§ **WHAT IS REQUIRED**: Among the entries, which lines carry the string "bidx"? Copy each of them.

§ **DATA RECORDS**:

## config.mk

```make
export PLATFORM = sky130hd
export DESIGN_NAME = fourteen_bit_insn_decoder
export DESIGN_NICKNAME = d
export VERILOG_FILES = /design/src/shared/insn_decoder_pkg.sv /design/src/logic/fourteen_bit_insn_decoder.sv
export VERILOG_INCLUDE_DIRS = /design/src /design/src/shared
export SDC_FILE = /design/constraint.sdc
export NUM_CORES = 1
export LEC_CHECK = 0
export BUFFER_PORTS_ARGS = -buffer_cell sky130_fd_sc_hd__buf_4
export CAP_MARGIN = 20
export CORE_MARGIN = 5
export CORE_UTILIZATION = 43
export CTS_BUF_LIST = sky130_fd_sc_hd__clkbuf_2
export CTS_CLUSTER_DIAMETER = 60
export CTS_CLUSTER_SIZE = 16
export DETAILED_ROUTE_END_ITERATION = 8
export PLACE_DENSITY = 0.69
export SYNTH_ARGS = -nofsm -noshare
export SYNTH_HDL_FRONTEND = slang
export SYNTH_SLANG_ARGS = --single-unit
```

## constraint.sdc

```tcl
create_clock -name clk_i -period 5.5 [get_ports clk_i]
set_clock_uncertainty 0.1 [all_clocks]
set_input_delay 0.55 -clock clk_i [delete_from_list [all_inputs] [get_ports clk_i]]
set_output_delay 0.55 -clock clk_i [all_outputs]
set_load 0.02 [all_outputs]
```

## src/shared/insn_decoder_defs.svh

```systemverilog
`ifndef INSN_DECODER_DEFS_SVH
`define INSN_DECODER_DEFS_SVH

// Word layout
`define INSN_W 14
`define OPC_HI 13
`define OPC_LO 12
`define OP4_HI 11
`define OP4_LO 8
`define DEST_BIT 7
`define FADDR_HI 6
`define RADDR_HI 5
`define BIT_HI 8
`define BIT_LO 6
`define LIT_HI 7
`define TGT_HI 11
`define BOP_HI 10
`define BOP_LO 9
`define RHI_HI 7
`define RHI_LO 6

// Top-bit classes
`define CLS_BYTE 2'h0
`define CLS_BIT 2'h1
`define CLS_CALL 2'h2
`define CLS_JUMP 2'h3

// Byte-class four-bit codes
`define B_MISC 4'h0
`define B_CLR 4'h1
`define B_SUB 4'h2
`define B_DEC 4'h3
`define B_IOR 4'h4
`define B_AND 4'h5
`define B_XOR 4'h6
`define B_ADD 4'h7
`define B_MOVTST 4'h8
`define B_COM 4'h9
`define B_INC 4'ha
`define B_DECSKIP 4'hb
`define B_ROT_RIGHT 4'hc
`define B_ROT_LEFT 4'hd
`define B_SWAP 4'he
`define B_INCSKIP 4'hf

// Literal-class four-bit codes (bit 11 set)
`define L_RETLIT 4'h8
`define L_MOVLIT 4'h9
`define L_IORLIT 4'ha
`define L_ANDLIT 4'hb
`define L_ADDLIT 4'hc
`define L_XORLIT 4'hd
`define L_SYS 4'he
`define L_LOADR 4'hf

// Bit-class two-bit codes, bits 10..9
`define BO_CLR 2'h0
`define BO_SET 2'h1
`define BO_SKC 2'h2
`define BO_SKS 2'h3

// Whole-word codes
`define W_NOP 14'h0000
`define W_CLRW 14'h0140
`define W_RET 14'h0040
`define W_RET_INT 14'h0060
`define W_TAB_LO 14'h0050
`define W_TAB_HI 14'h0058
`define W_SLEEP 14'h1e03
`define W_WDTCLR 14'h1e04

// Wishbone register map
`define REG_CTRL 4'h0
`define REG_INSN 4'h4
`define REG_CLASS 4'h8
`define REG_FIELDS 4'hc
`define CTRL_RST 32'h0000_0000
`define ADR_HI 3
`define ADR_LO 2

`endif

```

## src/shared/insn_decoder_pkg.sv

```systemverilog
package insn_decoder_pkg;

  typedef enum logic [4:0] {
    OP_NOP, OP_ADD, OP_SUB, OP_AND, OP_IOR, OP_XOR, OP_COM, OP_INC, OP_DEC,
    OP_INC_SKIP, OP_DEC_SKIP, OP_ROT_LEFT, OP_ROT_RIGHT, OP_SWAP, OP_CLR, OP_MOVE_IN,
    OP_MOVE_OUT, OP_TEST, OP_BIT_CLR, OP_BIT_SET, OP_SKIP_CLR, OP_SKIP_SET,
    OP_CALL, OP_JUMP, OP_RET, OP_RET_INT, OP_RET_LIT, OP_LOAD_LIT, OP_SLEEP,
    OP_WDT_CLR, OP_TAB_HI, OP_TAB_LO
  } alu_op_t;

  typedef enum logic [1:0] {
    DST_NONE, DST_WORK, DST_FILE, DST_RPLANE
  } dest_t;

  typedef enum logic [1:0] {
    CYC_ONE, CYC_TWO, CYC_SKIP
  } cycles_t;

  typedef enum logic [1:0] {
    SRC_FILE, SRC_LIT, SRC_RPLANE, SRC_NONE
  } src_t;

  typedef struct packed {
    logic carry;
    logic nibble_carry_flag;
    logic zero;
    logic timeout_flag;
    logic powerdown_flag;
  } flag_mask_t;

  typedef struct packed {
    alu_op_t op;
    dest_t dest;
    src_t src;
    cycles_t cycles;
    flag_mask_t flags;
    logic [6:0] faddr;
    logic [2:0] bit_idx;
    logic [7:0] literal;
    logic [11:0] target;
    logic illegal;
    logic stop_clock;
  } decode_t;

endpackage : insn_decoder_pkg

```

## src/logic/fourteen_bit_insn_decoder.sv

```systemverilog
`timescale 1ns/1ps
`default_nettype none
`include "insn_decoder_defs.svh"

// Summary of operation
// - Accept fourteen-bit words: opcode plus operand fields
// - Destination bit zero to work, one to file
// - Byte words: 00, opcode, destination, seven-bit address
// - Add register/literal one cycle, all arithmetic flags
// - Subtract updates C DC Z, carry means borrow
// - Rotates through carry, only carry changes, one cycle
// - Decrement-skip no flags, skip on zero, skip two cycles
// - Increment-skip no flags, skip on zero, skip two cycles
// - Store/load working to primary plane, no flags
// - Secondary-plane moves six-bit address, no flags
// - Bit clear/set: index, six-bit address, no flags
// - Bit test skips on match, skip two cycles
// - Call and jump twelve-bit target, two cycles
// - Literal and/or/xor with work, zero flag only
// - Load literal no flags; zero word is nop
// - Returns take two cycles; literal return loads work
// - Sleep stops clock; both touch timeout, powerdown
// - Table reads high/low into work, two cycles
// - Nibble carry holds mid-byte carry or borrow
module fourteen_bit_insn_decoder #(
  parameter int INSN_WIDTH = `INSN_W
) (
  input wire logic clk_i,
  input wire logic rst_i,
  // Program memory fetch
  input wire logic fetch_valid_i,
  input wire logic [INSN_WIDTH-1:0] fetch_word_i,
  // Classification result
  output logic decode_valid_o,
  output insn_decoder_pkg::decode_t decode_o,
  // Classic Wishbone slave
  input wire logic cyc_i,
  input wire logic stb_i,
  input wire logic we_i,
  input wire logic [3:0] adr_i,
  input wire logic [3:0] sel_i,
  input wire logic [31:0] dat_i,
  output logic [31:0] dat_o,
  output logic ack_o,
  output logic err_o
);

  ////////////////////////////////////////////////////////////////////////////
  // Word select: fetch port or software-injected word
  logic [31:0] ctrl;
  logic [INSN_WIDTH-1:0] sw_word;
  logic sw_go;
  wire sw_mode = ctrl[0];
  wire take = sw_mode ? sw_go : fetch_valid_i;
  wire [INSN_WIDTH-1:0] word = sw_mode ? sw_word : fetch_word_i;

  // Field extraction
  wire [1:0] cls = word[`OPC_HI:`OPC_LO];
  wire [3:0] op4 = word[`OP4_HI:`OP4_LO];
  wire dbit = word[`DEST_BIT];
  wire [6:0] faddr7 = word[`FADDR_HI:0];
  wire [6:0] raddr6 = {1'b0, word[`RADDR_HI:0]};
  wire [2:0] bidx = word[`BIT_HI:`BIT_LO];
  wire [7:0] lit = word[`LIT_HI:0];
  wire [11:0] tgt = word[`TGT_HI:0];
  wire lit_grp = word[`OP4_HI];
  wire [1:0] bop = word[`BOP_HI:`BOP_LO];
  wire dest_sel = dbit;
  wire rplane_hi_zero = (word[`RHI_HI:`RHI_LO] == 2'h0);

  ////////////////////////////////////////////////////////////////////////////
  // Decode table
  insn_decoder_pkg::decode_t next_dec;
  always_comb begin
    next_dec = '0;
    next_dec.op = insn_decoder_pkg::OP_NOP;
    next_dec.dest = insn_decoder_pkg::DST_NONE;
    next_dec.src = insn_decoder_pkg::SRC_NONE;
    next_dec.cycles = insn_decoder_pkg::CYC_ONE;
    next_dec.faddr = faddr7;
    next_dec.bit_idx = bidx;
    next_dec.literal = lit;
    next_dec.target = tgt;
    case (cls)
      `CLS_BYTE: begin
        next_dec.src = insn_decoder_pkg::SRC_FILE;
        next_dec.dest = dest_sel ? insn_decoder_pkg::DST_FILE
                                 : insn_decoder_pkg::DST_WORK;
        case (op4)
          // Full arithmetic flags
          `B_ADD: begin
            next_dec.op = insn_decoder_pkg::OP_ADD;
            next_dec.flags = '{1'b1, 1'b1, 1'b1, 1'b0, 1'b0};
          end

          `B_SUB: begin
            next_dec.op = insn_decoder_pkg::OP_SUB; // Carry is borrow
            next_dec.flags = '{1'b1, 1'b1, 1'b1, 1'b0, 1'b0};
          end

          // Zero flag only
          `B_AND: begin
            next_dec.op = insn_decoder_pkg::OP_AND;
            next_dec.flags.zero = 1'b1;
          end

          `B_IOR: begin
            next_dec.op = insn_decoder_pkg::OP_IOR;
            next_dec.flags.zero = 1'b1;
          end

          `B_XOR: begin
            next_dec.op = insn_decoder_pkg::OP_XOR;
            next_dec.flags.zero = 1'b1;
          end

          `B_COM: begin
            next_dec.op = insn_decoder_pkg::OP_COM;
            next_dec.flags.zero = 1'b1;
          end

          `B_INC: begin
            next_dec.op = insn_decoder_pkg::OP_INC;
            next_dec.flags.zero = 1'b1;
          end

          `B_DEC: begin
            next_dec.op = insn_decoder_pkg::OP_DEC;
            next_dec.flags.zero = 1'b1;
          end

          // Skips, no flags
          `B_DECSKIP: begin
            next_dec.op = insn_decoder_pkg::OP_DEC_SKIP;
            next_dec.cycles = insn_decoder_pkg::CYC_SKIP;
          end

          `B_INCSKIP: begin
            next_dec.op = insn_decoder_pkg::OP_INC_SKIP;
            next_dec.cycles = insn_decoder_pkg::CYC_SKIP;
          end

          // Rotates
          `B_ROT_LEFT: begin
            next_dec.op = insn_decoder_pkg::OP_ROT_LEFT;
            next_dec.flags.carry = 1'b1;
          end

          `B_ROT_RIGHT: begin
            next_dec.op = insn_decoder_pkg::OP_ROT_RIGHT;
            next_dec.flags.carry = 1'b1;
          end

          `B_SWAP: next_dec.op = insn_decoder_pkg::OP_SWAP;

          `B_CLR: begin
            next_dec.flags.zero = 1'b1;
            if (dbit) begin
              next_dec.op = insn_decoder_pkg::OP_CLR;
            end else begin
              next_dec.op = insn_decoder_pkg::OP_CLR;
              next_dec.dest = insn_decoder_pkg::DST_WORK;
              next_dec.src = insn_decoder_pkg::SRC_NONE;
              next_dec.illegal = (word != `W_CLRW);
            end
          end

          `B_MOVTST: begin
            if (dbit) begin
              next_dec.op = insn_decoder_pkg::OP_TEST;
              next_dec.dest = insn_decoder_pkg::DST_NONE;
              next_dec.flags.zero = 1'b1;
            end else begin
              next_dec.op = insn_decoder_pkg::OP_MOVE_IN;
              next_dec.dest = insn_decoder_pkg::DST_WORK;
            end
          end

          // Whole words
          `B_MISC: begin
            if (dbit) begin
              next_dec.op = insn_decoder_pkg::OP_MOVE_OUT;
              next_dec.dest = insn_decoder_pkg::DST_FILE;
            end else begin
              next_dec.src = insn_decoder_pkg::SRC_NONE;
              next_dec.dest = insn_decoder_pkg::DST_NONE;
              case (word)
                `W_NOP: next_dec.op = insn_decoder_pkg::OP_NOP;

                `W_RET: begin
                  next_dec.op = insn_decoder_pkg::OP_RET;
                  next_dec.cycles = insn_decoder_pkg::CYC_TWO;
                end

                `W_RET_INT: begin
                  next_dec.op = insn_decoder_pkg::OP_RET_INT;
                  next_dec.cycles = insn_decoder_pkg::CYC_TWO;
                end

                `W_TAB_HI: begin
                  next_dec.op = insn_decoder_pkg::OP_TAB_HI;
                  next_dec.dest = insn_decoder_pkg::DST_WORK;
                  next_dec.cycles = insn_decoder_pkg::CYC_TWO;
                end

                `W_TAB_LO: begin
                  next_dec.op = insn_decoder_pkg::OP_TAB_LO;
                  next_dec.dest = insn_decoder_pkg::DST_WORK;
                  next_dec.cycles = insn_decoder_pkg::CYC_TWO;
                end
                default: next_dec.illegal = 1'b1;
              endcase
            end
          end
          default: next_dec.illegal = 1'b1;
        endcase
      end

      // Bit and literal ops
      `CLS_BIT: begin
        if (!lit_grp) begin
          next_dec.faddr = raddr6;
          next_dec.src = insn_decoder_pkg::SRC_FILE;
          case (bop)
            `BO_CLR: begin
              next_dec.op = insn_decoder_pkg::OP_BIT_CLR;
              next_dec.dest = insn_decoder_pkg::DST_FILE;
            end

            `BO_SET: begin
              next_dec.op = insn_decoder_pkg::OP_BIT_SET;
              next_dec.dest = insn_decoder_pkg::DST_FILE;
            end

            `BO_SKC: begin
              next_dec.op = insn_decoder_pkg::OP_SKIP_CLR;
              next_dec.cycles = insn_decoder_pkg::CYC_SKIP;
            end
            default: begin
              next_dec.op = insn_decoder_pkg::OP_SKIP_SET;
              next_dec.cycles = insn_decoder_pkg::CYC_SKIP;
            end
          endcase
        end else begin
          next_dec.src = insn_decoder_pkg::SRC_LIT;
          next_dec.dest = insn_decoder_pkg::DST_WORK;
          case (op4)
            // Literal ops
            `L_ADDLIT: begin
              next_dec.op = insn_decoder_pkg::OP_ADD;
              next_dec.flags = '{1'b1, 1'b1, 1'b1, 1'b0, 1'b0};
            end

            `L_ANDLIT: begin
              next_dec.op = insn_decoder_pkg::OP_AND;
              next_dec.flags.zero = 1'b1;
            end

            `L_IORLIT: begin
              next_dec.op = insn_decoder_pkg::OP_IOR;
              next_dec.flags.zero = 1'b1;
            end

            `L_XORLIT: begin
              next_dec.op = insn_decoder_pkg::OP_XOR;
              next_dec.flags.zero = 1'b1;
            end

            `L_MOVLIT: next_dec.op = insn_decoder_pkg::OP_LOAD_LIT;

            `L_RETLIT: begin
              next_dec.op = insn_decoder_pkg::OP_RET_LIT;
              next_dec.cycles = insn_decoder_pkg::CYC_TWO;
            end

            `L_LOADR: begin
              next_dec.op = insn_decoder_pkg::OP_MOVE_IN;
              next_dec.src = insn_decoder_pkg::SRC_RPLANE;
              next_dec.faddr = raddr6;
              next_dec.illegal = !rplane_hi_zero;
            end

            `L_SYS: begin
              next_dec.src = insn_decoder_pkg::SRC_NONE;
              next_dec.dest = insn_decoder_pkg::DST_NONE;
              if (word == `W_SLEEP) begin
                next_dec.op = insn_decoder_pkg::OP_SLEEP;
                next_dec.stop_clock = 1'b1;
                next_dec.flags.timeout_flag = 1'b1;
                next_dec.flags.powerdown_flag = 1'b1;
              end else if (word == `W_WDTCLR) begin
                next_dec.op = insn_decoder_pkg::OP_WDT_CLR;
                next_dec.flags.timeout_flag = 1'b1;
                next_dec.flags.powerdown_flag = 1'b1;
              end else begin
                next_dec.op = insn_decoder_pkg::OP_MOVE_OUT;
                next_dec.dest = insn_decoder_pkg::DST_RPLANE;
                next_dec.faddr = raddr6;
                next_dec.illegal = !rplane_hi_zero;
              end
            end
            default: next_dec.illegal = 1'b1;
          endcase
        end
      end

      // Branches
      `CLS_CALL: begin
        next_dec.op = insn_decoder_pkg::OP_CALL;
        next_dec.cycles = insn_decoder_pkg::CYC_TWO;
      end
      default: begin
        next_dec.op = insn_decoder_pkg::OP_JUMP;
        next_dec.cycles = insn_decoder_pkg::CYC_TWO;
      end
    endcase
  end

  ////////////////////////////////////////////////////////////////////////////
  // Result register
  always_ff @(posedge clk_i) begin
    if (rst_i) begin
      decode_o <= '0;
      decode_valid_o <= 1'b0;
    end else begin
      decode_valid_o <= take;
      if (take) begin
        decode_o <= next_dec;
      end
    end
  end

  ////////////////////////////////////////////////////////////////////////////
  // Wishbone decode
  wire req = cyc_i && stb_i && !ack_o && !err_o;
  wire hit_ctrl = (adr_i == `REG_CTRL);
  wire hit_insn = (adr_i == `REG_INSN);
  wire hit_class = (adr_i == `REG_CLASS);
  wire hit_fields = (adr_i == `REG_FIELDS);
  wire mapped = hit_ctrl || hit_insn || hit_class || hit_fields;
  wire wr_ctrl = req && we_i && hit_ctrl && sel_i[0];
  wire wr_insn = req && we_i && hit_insn && (sel_i[1:0] == 2'h3);
  wire [31:0] class_word = {6'h0, decode_o.illegal, decode_o.stop_clock,
                            decode_o.flags, decode_o.cycles, decode_o.src,
                            decode_o.dest, decode_o.op, 8'h0};
  wire [31:0] field_word = {decode_o.target, decode_o.literal, 2'h0,
                            decode_o.bit_idx, decode_o.faddr};
  wire [31:0] rd_mux = hit_ctrl ? ctrl :
                       hit_insn ? {18'h0, sw_word} :
                       hit_class ? class_word : field_word;

  // Register writes and answer
  always_ff @(posedge clk_i) begin
    if (rst_i) begin
      ctrl <= `CTRL_RST;
      sw_word <= '0;
      sw_go <= 1'b0;
      ack_o <= 1'b0;
      err_o <= 1'b0;
      dat_o <= '0;
    end else begin
      ack_o <= req && mapped;
      err_o <= req && !mapped;
      sw_go <= wr_insn; // Decode one cycle after write
      if (wr_ctrl) begin
        ctrl <= {31'h0, dat_i[0]};
      end
      if (wr_insn) begin
        sw_word <= dat_i[INSN_WIDTH-1:0];
      end
      if (req) begin
        dat_o <= mapped ? rd_mux : 32'h0;
      end
    end
  end

endmodule : fourteen_bit_insn_decoder
`default_nettype wire

```

==> results.json <==
{
  "drc_errors": 0,
  "arrival_ps": 3400,
  "synth.area.top_cells": "dfxtp_1 36%, nor2_1 7.2%, mux2i_1 6.4%, a21oi_1 4.8%, a211oi_1 3.7%",
  "crit_type": "register to register",
  "wire_per_inst_um": 20.2,
  "ys_warn_count": 0,
  "min-delay-start": "dat_i[12]",
  "slew_headroom_pct": 30.8,
  "setup_viol": 0,
  "tightest_slew_ps": 1010,
  "fp-row-count": 37,
  "grt_first_pass_wirelength_um": 23100,
  "synth_fa_ha_area_share_pct": 0,
  "yosys.area_share.simple_pct": 22.9,
  "netlist.area_leader.share_pct": 36.0,
  "ios": 143,
  "path_max_fanout": 36,
  "dpl.hpwl_um": 11200,
  "grt_antenna_before_repair": 1,
  "postCtsSetupRepairBufs": 0,
  "cts_resized": 0,
  "ant_nets": 0,
  "cts_inserted_buffers": 9,
  "grt_usage_pct": 23.3,
  "seqCellArea_um2": 1620,
  "startpoint_type": "register",
  "area_growth_syn_to_layout_pct": 20.8,
  "gp_congestion": 0.905,
  "worstHoldPathType": "input pin to register",
  "fin_nets": 669,
  "p_leak_nw": 2.10,
  "worstRegToRegCells": 6,
  "endpoint_kind": "register",
  "avgSynthCellArea_um2": 8.61,
  "cts_tree": "built",
  "rsz0062_at_grt": "no",
  "status": "finished clean",
  "synthXorXnorAreaFrac_pct": 0.194,
  "clock_latency_ps": 540,
  "postRouteWirelength_um": 15100,
  "core_um2": 10300,
  "syn_area_um2": 4510,
  "die_w_um": 112,
  "grt_max_degree": 82,
  "yosysSeqAreaShare_pct": 36.0,
  "ir_drop_v": 0.0000994,
  "num_vias": 4435,
  "synth_top_family_by_area": "simple AND/OR/NAND/NOR gates",
  "clkSinkCount": 81,
  "die-area_um2": 12600,
  "drive_gt1_share_pct": 29.6,
  "synthCells": 524,
  "synth_compound_area_share_pct": 22.6,
  "hold_path_depth": 3,
  "r2r-end": "decode_o[34]",
  "synth_nets": 584,
  "tns_ps": 0,
  "multi_input_area_um2": 2550,
  "synth_mux_area_share_pct": 10.8,
  "dpl_worst_slack_ps": 2520,
  "fmax_ghz": 0.330,
  "synth_largest_area_cell": "dfxtp_1",
  "ff2ff_setup_slack_ps": 2470,
  "power_density_nw_per_um2": 226,
  "grt_pass1_vias": 4206,
  "r2r-start": "ctrl[0]",
  "period_share_pct": 55.1,
  "die-height_um": 112,
  "synth_edf_count": 0,
  "synth-async-reset-ratio_pct": 0,
  "vias_per_cell": 5.92,
  "slew_violations": 0,
  "portBuffers": 122,
  "period_needed_ps": 3030,
  "yosysMostFrequentCell": "nor2_1",
  "gr-total-overflow": 0,
  "cts_root_buf": "clkbuf_2",
  "whs_endpoint": "sw_word[12]",
  "htreeDepth": 3,
  "num-fill-cells": 999,
  "drt_iter0_drc": 426,
  "initial_core_util_pct": 43.9,
  "clk_path_buf_depth": 2,
  "cts.clk_slew.worst_paths_ps": 210,
  "cts_hold_buffers": 0,
  "max_cap_viol_count": 0,
  "synthFlopType": "dfxtp_1",
  "first_pass_iters": 5,
  "hold_violations": 0,
  "synth_common_cells": "86 x nor2_1, 81 x dfxtp_1, 43 x a21oi_1, 35 x nand2_1, 29 x mux2i_1",
  "synth.distinct_cells": 70,
  "ys_ff_latch": 81,
  "setup_slack_ps": 2470,
  "required_ps": 5870
}
[kinds of logic after synthesis]
logic type	Yosys count
AND/OR/NAND/NOR	201
AO/OA/AOI/OAI	141
flip-flops	81
buffers and inverters	54
multiplexers	46
XOR/XNOR	1
[per-stage QoR]
| stage | total power (W) | utilization [%] | cells | instance area [um^2] | hold WS (ps) |
|---|---|---|---|---|---|
| after floorplan | 0.000767 | - | 524 | 4510 | 397 |
| after global placement | 0.000849 | 51.6 | 734 | 5300 | 349 |
| after detailed placement | 0.000852 | 51.6 | 734 | 5300 | 358 |
| after CTS | 0.00123 | 53.0 | 748 | 5450 | 104 |
| after global routing | 0.00128 | 53.0 | 749 | 5450 | 95.0 |
| final | 0.00123 | 53.0 | 749 | 5450 | 133 |
[critical path, cell delays in order, from the launching register on]
cell	delay [ps]
dfxtp_2	820
buf_4	390
mux2i_2	750
nand2_1	280
o21ai_1	200
a211oi_1	110
a32o_1	310
[sequential cells by signal, indices dropped and copies added, names as in the netlist]
signal	cells
dat_o	32
decode_o	30
sw_word	14
ack_o	1
ctrl	1
decode_valid_o	1
err_o	1
sw_go	1
[per-layer routing]
metal / GRT usage, % / vias to the layer above / wire length [um]
met5: 0 / - / 0
met2: 38.6 / 162 / 7220
met1: 29.8 / 2127 / 6470
li1: - / 2111 / -
met3: 4.53 / 35 / 999
met4: 9.13 / 0 / 418
[where the power goes]
group          switching, W  total, W  internal [W]
clock network      0.000200  0.000392      0.000192
registers         0.0000197  0.000623      0.000603
logic              0.000132  0.000219     0.0000864
total              0.000352   0.00123      0.000881
[layout by cell type, fill, tap and decap left out, types with 3 or more instances in the layout]
cell and count:
o31ai_1 3, o211ai_1 6, nand2_1 35, o22ai_2 3, o2111ai_1 3, o21ai_1 4
mux2i_1 29, bufinv_16 3, nand3_1 14, o21ai_0 7, a211oi_1 22, mux2i_2 3
a2bb2oi_1 8, a32oi_1 6, and2_1 4, or3_1 3, a31oi_1 5, mux2_2 14
nor3_2 3, nand4_1 3, buf_4 127, clkbuf_2 10, dfxtp_1 80, and3b_1 3
nor3b_1 3, nor4b_1 3, nor2_1 86, a21oi_1 43, nor4_1 6, or2_2 3
nor3_1 12, nor3b_2 3, a22oi_1 12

§ **RESPONSE TO THIS TASK**:
  wire [2:0] bidx = word[`BIT_HI:`BIT_LO];
    next_dec.bit_idx = bidx;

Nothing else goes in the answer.